The hanging fruit is never too heavy for the creeper to bear | Sunday Observer

The hanging fruit is never too heavy for the creeper to bear

 The current outbreak of the novel Coronavirus (2019-nCoV) has become a hot topic. As stated in World Health Organization’s website “Coronaviruses (CoV) are a large family of viruses that cause illness ranging from the common cold to more severe diseases such as Middle East Respiratory Syndrome (MERS-CoV) and Severe Acute Respiratory Syndrome (SARS-CoV). A novel coronavirus (nCoV) is a new strain that has not been previously identified in humans.”

By now you may know all you need to know about the situation, enough to go on social media platforms and argue about it. Unlike the health professionals who have no choice but follow the scientific evidence and practices bound by many laws, you, as a member of the general public may have the opportunity to be irresponsible, expressing what you want to say not just on social media but at many places regarding the current outbreak and anything that is relevant to the topic. By now you may also know all the necessary information such as the common signs of infection and the standard recommendations to prevent the infection spread. Yet we may keep up with the local and international experts, updating information and we must be aware of their advocacy instead of causing anxiety.

The current coronavirus (2019-nCoV) outbreak is handled by different countries in their own ways. Information is shared and messages are delivered. When the authorities are transparent and media seem to cover all aspects, it brings out a certain level of relief in the civil society.

On the other hand, it can sometimes be overwhelming and hard to digest, way too many ideas, opinions, demands, analysis and discussions happening, now that we have borderless social media platforms to voice whatever we want to get out of our chests. However, coronavirus cannot be allowed to spread like that. Therefore, just like other times when the world population has to face these types of public/global health issues this time too measures are being taken into consideration to prepare for dealing with the Wuhan coronavirus.

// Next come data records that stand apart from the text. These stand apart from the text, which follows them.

==> src/rtl/gcd_ctrl_8_bit_if.sv <==
// Operand/result bundle between the GCD engine and its host.
// The host drives start and operands; the engine returns status, result and iteration count.
interface gcd_ctrl_8_bit_if;
  logic       start;
  logic [7:0] a_in;
  logic [7:0] b_in;
  logic       busy;
  logic       done;
  logic [7:0] result;
  logic [7:0] iter_cnt;

  modport master (
    output start, a_in, b_in,
    input  busy, done, result, iter_cnt
  );

  modport slave (
    input  start, a_in, b_in,
    output busy, done, result, iter_cnt
  );
endinterface

==> src/rtl/gcd_ctrl_8_bit.sv <==
// Subtraction-based 8-bit GCD engine: n subtractions take n+1 busy cycles, then done holds.
// start is only accepted in IDLE/DONE; requests made while busy are dropped.
module comp_8_bit (
  input  logic [7:0] a,
  input  logic [7:0] b,
  output logic       gt,
  output logic       eq,
  output logic       lt
);
  assign gt = (a > b);
  assign eq = (a == b);
  assign lt = (a < b);
endmodule

module gcd_ctrl_8_bit (
  input  logic              clk,
  input  logic              rst,
  gcd_ctrl_8_bit_if.slave   bus
);
  typedef enum logic [1:0] {IDLE, BUSY, DONE} state_t;

  state_t     state, state_nx;
  logic [7:0] a_q, b_q, a_nx, b_nx;
  logic [7:0] res_q, res_nx;
  logic [7:0] cnt_q, cnt_nx;
  logic       a_gt_b, a_eq_b, a_lt_b;

  comp_8_bit u_comp (
    .a  (a_q),
    .b  (b_q),
    .gt (a_gt_b),
    .eq (a_eq_b),
    .lt (a_lt_b)
  );

  always_ff @(posedge clk) begin
    if (rst) begin
      state <= IDLE;
      a_q   <= 8'd0;
      b_q   <= 8'd0;
      res_q <= 8'd0;
      cnt_q <= 8'd0;
    end else begin
      state <= state_nx;
      a_q   <= a_nx;
      b_q   <= b_nx;
      res_q <= res_nx;
      cnt_q <= cnt_nx;
    end
  end

  always_comb begin
    state_nx = state;
    a_nx     = a_q;
    b_nx     = b_q;
    res_nx   = res_q;
    cnt_nx   = cnt_q;
    case (state)
      IDLE, DONE: begin
        if (bus.start) begin
          a_nx     = bus.a_in;
          b_nx     = bus.b_in;
          cnt_nx   = 8'd0;
          state_nx = BUSY;
        end
      end
      BUSY: begin
        // Zero checks precede the comparator so gcd(0,0) resolves to B=0.
        if (~|a_q) begin
          res_nx   = b_q;
          state_nx = DONE;
        end else if (~|b_q) begin
          res_nx   = a_q;
          state_nx = DONE;
        end else if (a_eq_b) begin
          res_nx   = a_q;
          state_nx = DONE;
        end else if (a_gt_b) begin
          a_nx   = a_q - b_q;
          cnt_nx = cnt_q + 8'd1;
        end else if (a_lt_b) begin
          b_nx   = b_q - a_q;
          cnt_nx = cnt_q + 8'd1;
        end
      end
      default: state_nx = IDLE;
    endcase
  end

  assign bus.busy     = (state == BUSY);
  assign bus.done     = (state == DONE);
  assign bus.result   = res_q;
  assign bus.iter_cnt = cnt_q;
endmodule

==> src/flat_wrapper.sv <==
// flat-port wrapper written by rule: the top's interface ports become plain ports
module gcd_ctrl_8_bit_flat 
  (clk, rst, bus_start, bus_a_in, bus_b_in, bus_busy, bus_done, bus_result, bus_iter_cnt);
  gcd_ctrl_8_bit_if bus_i ();
  input  logic clk;
  input  logic rst;
  input wire logic [$bits(bus_i.start)-1:0] bus_start;
  input wire logic [$bits(bus_i.a_in)-1:0] bus_a_in;
  input wire logic [$bits(bus_i.b_in)-1:0] bus_b_in;
  output wire logic [$bits(bus_i.busy)-1:0] bus_busy;
  output wire logic [$bits(bus_i.done)-1:0] bus_done;
  output wire logic [$bits(bus_i.result)-1:0] bus_result;
  output wire logic [$bits(bus_i.iter_cnt)-1:0] bus_iter_cnt;
  assign bus_i.start = bus_start;
  assign bus_i.a_in = bus_a_in;
  assign bus_i.b_in = bus_b_in;
  assign bus_busy = bus_i.busy;
  assign bus_done = bus_i.done;
  assign bus_result = bus_i.result;
  assign bus_iter_cnt = bus_i.iter_cnt;
  gcd_ctrl_8_bit u_core (.clk(clk), .rst(rst), .bus(bus_i));
endmodule
==> config.mk <==
export PLATFORM = sky130hd
export DESIGN_NAME = gcd_ctrl_8_bit_flat
export DESIGN_NICKNAME = d
export VERILOG_FILES = /design/src/rtl/gcd_ctrl_8_bit_if.sv /design/src/rtl/gcd_ctrl_8_bit.sv /design/src/flat_wrapper.sv
export SDC_FILE = /design/constraint.sdc
export NUM_CORES = 1
export LEC_CHECK = 0
export CAP_MARGIN = 10
export CORE_AREA = 2 2 83 85
export CTS_BUF_LIST = sky130_fd_sc_hd__clkbuf_16
export DETAILED_ROUTE_END_ITERATION = 8
export DIE_AREA = 0 0 85 87
export SLEW_MARGIN = 20
export SYNTH_ARGS = -nofsm -noshare
export SYNTH_HDL_FRONTEND = slang
export SYNTH_SLANG_ARGS = --single-unit
==> constraint.sdc <==
create_clock -name clk -period 3 [get_ports clk]
set_clock_uncertainty 0.2 [all_clocks]
set_input_delay 0.45 -clock clk [delete_from_list [all_inputs] [get_ports clk]]
set_output_delay 0.45 -clock clk [all_outputs]
set_load 0.01 [all_outputs]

Perhaps now that we enjoy the freedom of speech, often misunderstanding or sometimes completely forgetting that there is a difference between the truth and everything else, not only in this particular public health issue, but also in other chaotic, serious or falsely created situations we reach a point where there is little we can do to stop people being irresponsible. It is needless to mention the idle chat happening in social media as these lengthy commentaries are ill defined or politically biased, but the impact of such commentaries may lead to deliver a harmful message to civil society which may end up in the public getting into unnecessary panic.

Countries look at this public health issue in their own angles. Sometimes certain individuals in North America take the situation as a threat directly coming from China. Therefore, there are questions like “should we receive mail from China? Should we stop importing?” Some people suggest temporarily avoiding Chinese food. Some people ask if this is really a serious global health issue or just anti-Chinese propaganda in the media? People are full of questions, ideas and opinions.

Nevertheless, what is more important is that there is a system to take all possible preventive measures to avoid/or reduce the impact of the virus, to ensure safety and help members of the community if anyone is affected. The most important question is how the governments approach the issue to look after its people.

As mentioned above, different countries have their own methods and systems when it comes to handling public health issues and also different policies in rescuing their citizens from disaster zones or from epidemic-stricken areas. Before the social media era such things were not considered as causing home troubles. Those missions were simply acknowledged and accepted as the saying, ‘the hanging fruit is never too heavy for the creeper to bear.’ And people who are involved in such missions and handling public health issues shouldn’t be frowned upon. Instead, they should be applauded, encouraged and appreciated so that it sets an example of the standards we expect to live.